== Dataset entries ==
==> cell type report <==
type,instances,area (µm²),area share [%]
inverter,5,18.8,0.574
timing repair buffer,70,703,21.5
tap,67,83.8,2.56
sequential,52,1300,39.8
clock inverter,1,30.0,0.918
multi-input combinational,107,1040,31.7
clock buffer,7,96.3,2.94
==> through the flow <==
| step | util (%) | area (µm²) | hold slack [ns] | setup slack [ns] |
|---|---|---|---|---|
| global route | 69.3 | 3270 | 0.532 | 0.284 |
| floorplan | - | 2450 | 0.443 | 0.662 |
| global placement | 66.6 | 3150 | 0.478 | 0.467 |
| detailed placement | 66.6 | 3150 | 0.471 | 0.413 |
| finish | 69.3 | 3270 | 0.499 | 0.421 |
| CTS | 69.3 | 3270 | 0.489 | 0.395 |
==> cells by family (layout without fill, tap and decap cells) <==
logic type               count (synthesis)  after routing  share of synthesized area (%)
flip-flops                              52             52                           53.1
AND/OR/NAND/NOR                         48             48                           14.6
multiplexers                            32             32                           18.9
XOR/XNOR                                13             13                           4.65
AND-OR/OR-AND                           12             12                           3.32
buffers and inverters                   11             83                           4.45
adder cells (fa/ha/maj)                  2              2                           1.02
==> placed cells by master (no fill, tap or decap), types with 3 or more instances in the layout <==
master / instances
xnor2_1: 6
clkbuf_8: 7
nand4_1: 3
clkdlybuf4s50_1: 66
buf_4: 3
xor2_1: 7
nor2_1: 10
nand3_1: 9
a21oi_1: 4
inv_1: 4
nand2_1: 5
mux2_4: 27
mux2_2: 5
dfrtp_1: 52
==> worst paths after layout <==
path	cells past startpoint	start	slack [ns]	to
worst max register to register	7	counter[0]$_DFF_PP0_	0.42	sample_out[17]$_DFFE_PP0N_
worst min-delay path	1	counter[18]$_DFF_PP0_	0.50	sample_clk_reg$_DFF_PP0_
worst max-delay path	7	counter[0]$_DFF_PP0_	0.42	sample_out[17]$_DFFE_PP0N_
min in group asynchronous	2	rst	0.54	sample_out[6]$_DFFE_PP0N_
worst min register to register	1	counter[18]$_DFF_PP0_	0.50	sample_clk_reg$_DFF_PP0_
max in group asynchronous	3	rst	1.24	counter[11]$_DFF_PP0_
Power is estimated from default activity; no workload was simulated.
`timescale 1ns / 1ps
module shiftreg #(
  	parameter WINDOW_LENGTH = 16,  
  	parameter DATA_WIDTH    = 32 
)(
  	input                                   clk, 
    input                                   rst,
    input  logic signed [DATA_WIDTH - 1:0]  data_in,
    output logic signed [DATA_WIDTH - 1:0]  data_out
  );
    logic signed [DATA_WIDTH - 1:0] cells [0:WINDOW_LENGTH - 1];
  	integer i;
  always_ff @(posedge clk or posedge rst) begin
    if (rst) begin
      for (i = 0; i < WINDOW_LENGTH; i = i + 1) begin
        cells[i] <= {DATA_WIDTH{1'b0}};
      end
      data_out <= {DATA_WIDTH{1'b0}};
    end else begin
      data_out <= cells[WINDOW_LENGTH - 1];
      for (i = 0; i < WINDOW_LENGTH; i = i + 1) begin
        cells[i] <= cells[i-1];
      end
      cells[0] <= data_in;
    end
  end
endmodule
==
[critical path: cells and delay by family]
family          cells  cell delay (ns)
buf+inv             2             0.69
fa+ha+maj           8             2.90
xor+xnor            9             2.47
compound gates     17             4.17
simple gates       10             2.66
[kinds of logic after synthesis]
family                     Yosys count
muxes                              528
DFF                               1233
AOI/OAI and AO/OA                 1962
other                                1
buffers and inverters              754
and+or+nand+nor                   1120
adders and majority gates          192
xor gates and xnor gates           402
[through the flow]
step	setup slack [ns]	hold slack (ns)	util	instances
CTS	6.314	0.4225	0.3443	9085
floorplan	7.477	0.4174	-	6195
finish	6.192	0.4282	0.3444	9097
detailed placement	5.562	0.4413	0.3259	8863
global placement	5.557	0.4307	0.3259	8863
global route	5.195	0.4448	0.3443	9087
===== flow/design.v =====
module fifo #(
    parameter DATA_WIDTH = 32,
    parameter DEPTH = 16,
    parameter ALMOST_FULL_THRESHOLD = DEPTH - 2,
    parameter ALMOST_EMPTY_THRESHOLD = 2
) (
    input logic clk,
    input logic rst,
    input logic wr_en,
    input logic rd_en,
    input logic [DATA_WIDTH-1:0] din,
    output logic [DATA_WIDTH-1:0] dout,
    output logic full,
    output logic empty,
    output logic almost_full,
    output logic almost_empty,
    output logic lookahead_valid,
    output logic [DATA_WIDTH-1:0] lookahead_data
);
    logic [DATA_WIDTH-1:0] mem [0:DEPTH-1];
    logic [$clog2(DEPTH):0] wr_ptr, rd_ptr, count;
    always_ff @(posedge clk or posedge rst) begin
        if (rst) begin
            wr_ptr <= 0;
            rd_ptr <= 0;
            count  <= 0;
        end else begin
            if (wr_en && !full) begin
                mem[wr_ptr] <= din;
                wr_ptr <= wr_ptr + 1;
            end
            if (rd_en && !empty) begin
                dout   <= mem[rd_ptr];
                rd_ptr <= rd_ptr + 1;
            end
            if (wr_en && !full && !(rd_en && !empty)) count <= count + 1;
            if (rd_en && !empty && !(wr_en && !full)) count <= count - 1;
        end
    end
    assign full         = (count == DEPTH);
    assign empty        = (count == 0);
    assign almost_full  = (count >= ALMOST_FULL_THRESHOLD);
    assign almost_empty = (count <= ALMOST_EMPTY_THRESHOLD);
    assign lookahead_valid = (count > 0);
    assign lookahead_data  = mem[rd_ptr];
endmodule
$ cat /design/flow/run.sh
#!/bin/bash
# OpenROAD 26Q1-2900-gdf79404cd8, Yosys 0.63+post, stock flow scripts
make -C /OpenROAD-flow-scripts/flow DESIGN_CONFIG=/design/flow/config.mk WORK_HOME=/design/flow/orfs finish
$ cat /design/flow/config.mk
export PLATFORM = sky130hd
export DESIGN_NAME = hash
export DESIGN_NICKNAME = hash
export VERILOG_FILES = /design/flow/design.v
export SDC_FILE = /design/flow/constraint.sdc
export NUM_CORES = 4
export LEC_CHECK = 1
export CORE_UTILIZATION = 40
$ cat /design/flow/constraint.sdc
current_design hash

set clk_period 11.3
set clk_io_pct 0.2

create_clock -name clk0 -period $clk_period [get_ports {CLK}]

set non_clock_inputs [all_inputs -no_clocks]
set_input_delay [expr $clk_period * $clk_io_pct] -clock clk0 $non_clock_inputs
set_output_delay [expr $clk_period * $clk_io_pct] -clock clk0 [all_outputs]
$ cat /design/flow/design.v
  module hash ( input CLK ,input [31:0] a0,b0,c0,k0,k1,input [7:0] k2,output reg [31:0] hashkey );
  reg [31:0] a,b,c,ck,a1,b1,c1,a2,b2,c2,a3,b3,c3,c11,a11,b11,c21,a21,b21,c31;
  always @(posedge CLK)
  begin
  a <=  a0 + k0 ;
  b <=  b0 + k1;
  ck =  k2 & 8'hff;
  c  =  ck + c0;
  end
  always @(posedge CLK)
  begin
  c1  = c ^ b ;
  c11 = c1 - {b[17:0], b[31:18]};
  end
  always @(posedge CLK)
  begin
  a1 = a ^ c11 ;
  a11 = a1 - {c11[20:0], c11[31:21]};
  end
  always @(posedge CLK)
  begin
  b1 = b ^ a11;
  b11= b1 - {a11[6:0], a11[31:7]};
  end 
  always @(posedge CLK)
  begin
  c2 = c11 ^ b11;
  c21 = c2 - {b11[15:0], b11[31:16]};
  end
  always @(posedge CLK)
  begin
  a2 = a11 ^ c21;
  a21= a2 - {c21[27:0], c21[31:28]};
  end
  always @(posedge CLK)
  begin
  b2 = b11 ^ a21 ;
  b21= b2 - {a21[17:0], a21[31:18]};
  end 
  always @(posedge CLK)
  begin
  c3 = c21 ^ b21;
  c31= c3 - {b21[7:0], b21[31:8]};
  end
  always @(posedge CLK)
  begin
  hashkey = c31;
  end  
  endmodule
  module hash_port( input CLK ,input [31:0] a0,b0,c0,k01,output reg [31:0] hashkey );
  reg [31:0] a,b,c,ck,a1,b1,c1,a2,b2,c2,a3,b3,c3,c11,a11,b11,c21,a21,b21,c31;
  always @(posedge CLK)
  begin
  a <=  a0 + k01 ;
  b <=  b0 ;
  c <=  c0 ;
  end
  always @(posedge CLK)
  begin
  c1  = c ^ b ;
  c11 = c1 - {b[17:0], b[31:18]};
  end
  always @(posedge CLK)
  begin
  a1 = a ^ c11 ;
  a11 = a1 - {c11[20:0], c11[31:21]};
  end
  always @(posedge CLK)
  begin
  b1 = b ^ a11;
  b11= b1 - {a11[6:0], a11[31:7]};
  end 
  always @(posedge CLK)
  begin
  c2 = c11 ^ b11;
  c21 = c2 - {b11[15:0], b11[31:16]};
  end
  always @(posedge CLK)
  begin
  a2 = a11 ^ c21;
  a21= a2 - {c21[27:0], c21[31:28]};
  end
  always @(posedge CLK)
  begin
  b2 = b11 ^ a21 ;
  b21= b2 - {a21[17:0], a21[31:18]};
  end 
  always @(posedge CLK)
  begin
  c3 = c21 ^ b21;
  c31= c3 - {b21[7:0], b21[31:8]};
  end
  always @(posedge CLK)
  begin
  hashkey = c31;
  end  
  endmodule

== WHAT THE EXERCISE ASKS ==
In the entries above, find the line holding "synthesized area (%)" and the line holding "max in group", then retype exactly those two lines and every line between them, and nothing else.

== SOLUTION BELOW ==
logic type               count (synthesis)  after routing  share of synthesized area (%)
flip-flops                              52             52                           53.1
AND/OR/NAND/NOR                         48             48                           14.6
multiplexers                            32             32                           18.9
XOR/XNOR                                13             13                           4.65
AND-OR/OR-AND                           12             12                           3.32
buffers and inverters                   11             83                           4.45
adder cells (fa/ha/maj)                  2              2                           1.02
==> placed cells by master (no fill, tap or decap), types with 3 or more instances in the layout <==
master / instances
xnor2_1: 6
clkbuf_8: 7
nand4_1: 3
clkdlybuf4s50_1: 66
buf_4: 3
xor2_1: 7
nor2_1: 10
nand3_1: 9
a21oi_1: 4
inv_1: 4
nand2_1: 5
mux2_4: 27
mux2_2: 5
dfrtp_1: 52
==> worst paths after layout <==
path	cells past startpoint	start	slack [ns]	to
worst max register to register	7	counter[0]$_DFF_PP0_	0.42	sample_out[17]$_DFFE_PP0N_
worst min-delay path	1	counter[18]$_DFF_PP0_	0.50	sample_clk_reg$_DFF_PP0_
worst max-delay path	7	counter[0]$_DFF_PP0_	0.42	sample_out[17]$_DFFE_PP0N_
min in group asynchronous	2	rst	0.54	sample_out[6]$_DFFE_PP0N_
worst min register to register	1	counter[18]$_DFF_PP0_	0.50	sample_clk_reg$_DFF_PP0_
max in group asynchronous	3	rst	1.24	counter[11]$_DFF_PP0_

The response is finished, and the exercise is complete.